Alignment type: It is possible to select either the simple sequence to sequence method or the sequence to profile and profile to profile methods that require a multiple alignment to generate the profile used in the pairwise alignment of the two sequences given. In sequence to profile method a multiple alignment of the second sequence input must be either provided by the user as a multiple FASTA format or automatically calculated by the server. In profile to profile method a multiple sequence alignment is required for both sequence inputs either provided by the user or automatically generated by the server.
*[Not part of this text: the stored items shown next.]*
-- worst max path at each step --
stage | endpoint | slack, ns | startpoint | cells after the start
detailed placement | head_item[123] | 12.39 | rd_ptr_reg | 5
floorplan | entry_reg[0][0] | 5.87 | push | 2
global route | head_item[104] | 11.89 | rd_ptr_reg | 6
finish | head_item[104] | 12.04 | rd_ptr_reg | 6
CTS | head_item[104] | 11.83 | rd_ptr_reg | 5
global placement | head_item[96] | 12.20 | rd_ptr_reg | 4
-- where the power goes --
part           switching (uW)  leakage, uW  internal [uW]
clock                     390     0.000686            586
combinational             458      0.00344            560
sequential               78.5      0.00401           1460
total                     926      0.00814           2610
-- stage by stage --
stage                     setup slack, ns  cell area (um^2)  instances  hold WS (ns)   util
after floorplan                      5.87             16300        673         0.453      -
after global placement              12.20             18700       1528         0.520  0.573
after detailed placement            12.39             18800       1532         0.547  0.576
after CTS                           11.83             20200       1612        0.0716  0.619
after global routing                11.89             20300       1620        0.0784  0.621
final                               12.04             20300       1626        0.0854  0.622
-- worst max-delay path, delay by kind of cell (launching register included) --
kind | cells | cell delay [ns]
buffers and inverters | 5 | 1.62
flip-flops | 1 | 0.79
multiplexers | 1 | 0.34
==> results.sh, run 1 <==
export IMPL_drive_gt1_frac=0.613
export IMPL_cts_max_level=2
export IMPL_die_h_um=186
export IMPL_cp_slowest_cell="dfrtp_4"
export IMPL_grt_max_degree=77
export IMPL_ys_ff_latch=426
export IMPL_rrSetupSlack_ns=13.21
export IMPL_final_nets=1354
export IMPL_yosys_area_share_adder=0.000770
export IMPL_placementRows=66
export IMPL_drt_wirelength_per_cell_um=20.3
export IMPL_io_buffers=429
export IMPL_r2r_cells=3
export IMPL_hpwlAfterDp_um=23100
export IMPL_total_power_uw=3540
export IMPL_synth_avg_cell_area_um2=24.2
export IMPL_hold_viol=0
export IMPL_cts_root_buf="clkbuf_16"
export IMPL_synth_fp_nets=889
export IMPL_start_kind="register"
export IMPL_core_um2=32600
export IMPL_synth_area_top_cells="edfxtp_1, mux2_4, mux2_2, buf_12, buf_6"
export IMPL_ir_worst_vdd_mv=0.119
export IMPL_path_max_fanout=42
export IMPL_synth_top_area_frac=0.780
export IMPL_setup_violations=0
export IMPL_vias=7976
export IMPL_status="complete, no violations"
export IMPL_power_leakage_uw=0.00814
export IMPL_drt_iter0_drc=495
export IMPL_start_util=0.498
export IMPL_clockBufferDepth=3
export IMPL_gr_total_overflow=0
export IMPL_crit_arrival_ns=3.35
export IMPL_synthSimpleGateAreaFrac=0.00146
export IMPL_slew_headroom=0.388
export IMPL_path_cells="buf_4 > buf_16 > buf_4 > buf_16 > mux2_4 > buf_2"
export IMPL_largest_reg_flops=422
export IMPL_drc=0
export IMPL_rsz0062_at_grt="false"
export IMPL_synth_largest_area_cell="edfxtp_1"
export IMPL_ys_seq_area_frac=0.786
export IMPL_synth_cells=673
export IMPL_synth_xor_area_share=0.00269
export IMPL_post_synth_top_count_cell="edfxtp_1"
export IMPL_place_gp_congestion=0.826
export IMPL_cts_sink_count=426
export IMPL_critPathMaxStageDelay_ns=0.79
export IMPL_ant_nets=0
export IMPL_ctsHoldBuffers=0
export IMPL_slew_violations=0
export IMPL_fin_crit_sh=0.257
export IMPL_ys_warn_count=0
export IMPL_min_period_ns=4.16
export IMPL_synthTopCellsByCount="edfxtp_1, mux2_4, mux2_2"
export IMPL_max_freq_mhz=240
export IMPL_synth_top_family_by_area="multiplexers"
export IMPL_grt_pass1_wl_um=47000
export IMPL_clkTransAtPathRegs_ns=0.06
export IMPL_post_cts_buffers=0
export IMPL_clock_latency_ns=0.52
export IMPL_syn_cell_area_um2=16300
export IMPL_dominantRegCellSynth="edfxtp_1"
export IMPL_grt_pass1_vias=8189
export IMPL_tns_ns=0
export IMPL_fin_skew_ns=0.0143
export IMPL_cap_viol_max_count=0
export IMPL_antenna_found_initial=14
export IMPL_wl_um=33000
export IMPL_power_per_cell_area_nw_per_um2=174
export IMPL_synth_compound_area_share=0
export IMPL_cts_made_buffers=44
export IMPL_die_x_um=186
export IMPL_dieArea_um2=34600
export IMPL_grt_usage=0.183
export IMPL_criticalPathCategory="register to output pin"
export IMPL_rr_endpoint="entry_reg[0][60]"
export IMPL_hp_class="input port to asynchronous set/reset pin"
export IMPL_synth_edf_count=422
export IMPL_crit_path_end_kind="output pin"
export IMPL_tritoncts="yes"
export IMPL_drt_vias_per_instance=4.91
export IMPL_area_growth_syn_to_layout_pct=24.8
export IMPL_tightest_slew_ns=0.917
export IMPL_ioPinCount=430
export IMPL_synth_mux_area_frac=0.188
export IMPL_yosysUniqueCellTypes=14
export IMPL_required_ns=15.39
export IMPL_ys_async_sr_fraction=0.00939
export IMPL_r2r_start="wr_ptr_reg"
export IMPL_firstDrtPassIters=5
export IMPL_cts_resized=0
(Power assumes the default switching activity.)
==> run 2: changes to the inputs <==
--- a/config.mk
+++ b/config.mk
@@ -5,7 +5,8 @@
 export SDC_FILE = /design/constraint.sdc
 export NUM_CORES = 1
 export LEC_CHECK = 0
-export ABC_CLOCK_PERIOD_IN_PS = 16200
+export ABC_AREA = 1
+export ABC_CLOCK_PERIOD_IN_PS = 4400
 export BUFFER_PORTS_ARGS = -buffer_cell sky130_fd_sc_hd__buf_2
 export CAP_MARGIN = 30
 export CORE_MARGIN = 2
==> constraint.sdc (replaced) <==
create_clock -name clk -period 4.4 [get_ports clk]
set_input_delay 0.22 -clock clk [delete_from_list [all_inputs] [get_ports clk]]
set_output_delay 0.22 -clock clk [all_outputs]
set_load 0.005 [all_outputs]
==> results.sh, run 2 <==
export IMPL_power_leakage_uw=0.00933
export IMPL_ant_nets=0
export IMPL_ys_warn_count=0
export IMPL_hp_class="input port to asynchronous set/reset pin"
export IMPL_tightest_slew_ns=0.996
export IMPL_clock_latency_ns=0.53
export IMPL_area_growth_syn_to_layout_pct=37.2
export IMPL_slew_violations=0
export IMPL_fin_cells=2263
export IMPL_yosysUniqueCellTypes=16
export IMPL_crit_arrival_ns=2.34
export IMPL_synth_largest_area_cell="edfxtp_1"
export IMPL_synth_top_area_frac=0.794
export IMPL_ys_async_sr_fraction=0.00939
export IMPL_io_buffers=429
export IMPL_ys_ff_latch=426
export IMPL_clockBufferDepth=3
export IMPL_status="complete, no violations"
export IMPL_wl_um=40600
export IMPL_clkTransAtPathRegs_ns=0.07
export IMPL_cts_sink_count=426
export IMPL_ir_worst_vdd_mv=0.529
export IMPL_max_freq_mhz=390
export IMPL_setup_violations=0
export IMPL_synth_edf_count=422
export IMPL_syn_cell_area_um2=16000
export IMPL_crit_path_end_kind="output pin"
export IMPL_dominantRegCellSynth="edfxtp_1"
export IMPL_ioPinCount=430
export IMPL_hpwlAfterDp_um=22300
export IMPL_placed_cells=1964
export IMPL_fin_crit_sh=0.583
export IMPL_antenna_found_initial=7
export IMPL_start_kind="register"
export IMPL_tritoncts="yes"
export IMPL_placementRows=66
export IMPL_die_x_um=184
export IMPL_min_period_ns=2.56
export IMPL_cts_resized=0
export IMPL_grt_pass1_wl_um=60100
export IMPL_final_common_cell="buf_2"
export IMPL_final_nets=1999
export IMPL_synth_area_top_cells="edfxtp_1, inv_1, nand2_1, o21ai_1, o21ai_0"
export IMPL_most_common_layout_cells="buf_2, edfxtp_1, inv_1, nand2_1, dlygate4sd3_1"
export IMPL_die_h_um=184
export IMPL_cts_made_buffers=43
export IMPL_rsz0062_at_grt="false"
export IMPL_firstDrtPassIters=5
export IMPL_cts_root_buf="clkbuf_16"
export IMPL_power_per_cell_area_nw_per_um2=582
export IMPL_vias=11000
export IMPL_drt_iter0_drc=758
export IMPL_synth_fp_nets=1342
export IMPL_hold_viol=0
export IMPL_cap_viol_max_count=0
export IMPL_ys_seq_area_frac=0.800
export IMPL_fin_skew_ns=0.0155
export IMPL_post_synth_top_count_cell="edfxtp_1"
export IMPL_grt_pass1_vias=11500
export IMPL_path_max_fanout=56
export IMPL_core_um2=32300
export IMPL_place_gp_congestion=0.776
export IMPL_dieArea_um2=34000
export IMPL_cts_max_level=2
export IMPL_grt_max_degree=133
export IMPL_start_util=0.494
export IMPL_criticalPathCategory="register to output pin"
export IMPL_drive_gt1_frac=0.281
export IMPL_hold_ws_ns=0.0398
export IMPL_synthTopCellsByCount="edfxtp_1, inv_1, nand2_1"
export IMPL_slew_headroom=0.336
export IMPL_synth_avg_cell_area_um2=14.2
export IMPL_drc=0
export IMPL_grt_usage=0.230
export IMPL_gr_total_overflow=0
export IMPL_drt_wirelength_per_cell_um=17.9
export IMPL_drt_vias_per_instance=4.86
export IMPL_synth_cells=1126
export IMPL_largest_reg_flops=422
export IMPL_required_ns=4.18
Default is sequence to sequence.

Alignment algorithm: The alignment type is either performed using a local, global method or the "glocal" alias freeshift method. Default is local.

Sub-optimal alignments: Number of sub-optimal alignments to report. The range of alignments to show is 1 to 999. Default is 1.

Matrix: Substitution matrix used to perform the alignment. Default is BLOSUM62.

Gap open: Cost to open a gap. Range is 0-999. Default is 10.

Gap extension: Cost to extend a gap. Range is 0-999. Default is 2.

If the secondary structure option is checked, the pairwise alignment will be performed using the information of the secondary structure derived from both the sequences given. The secondary structures can be either provided by the user or automatically performed by the server using PSIPRED.

Multiple alignment

The multiple alignment for profile construction must be in FASTA format if provided by the user. The user is allowed to use either the text area or the file upload option. The precedence is given to the text area, if both the fields are filled for the same multiple alignment, and an internal control is performed to check if the format is correct. If not provided by the user the server will automatically generate the profile using PSIBLAST whose options may be set by the user. Multiple alignments, provided by the user, must contain the corresponding sequence, given in the first input page, as first. Check the sequence link.

NB: The multiple alignment will be used to construct a profile as provided by the user, i.e. gaps (hyphens) have to be placed in the alignment.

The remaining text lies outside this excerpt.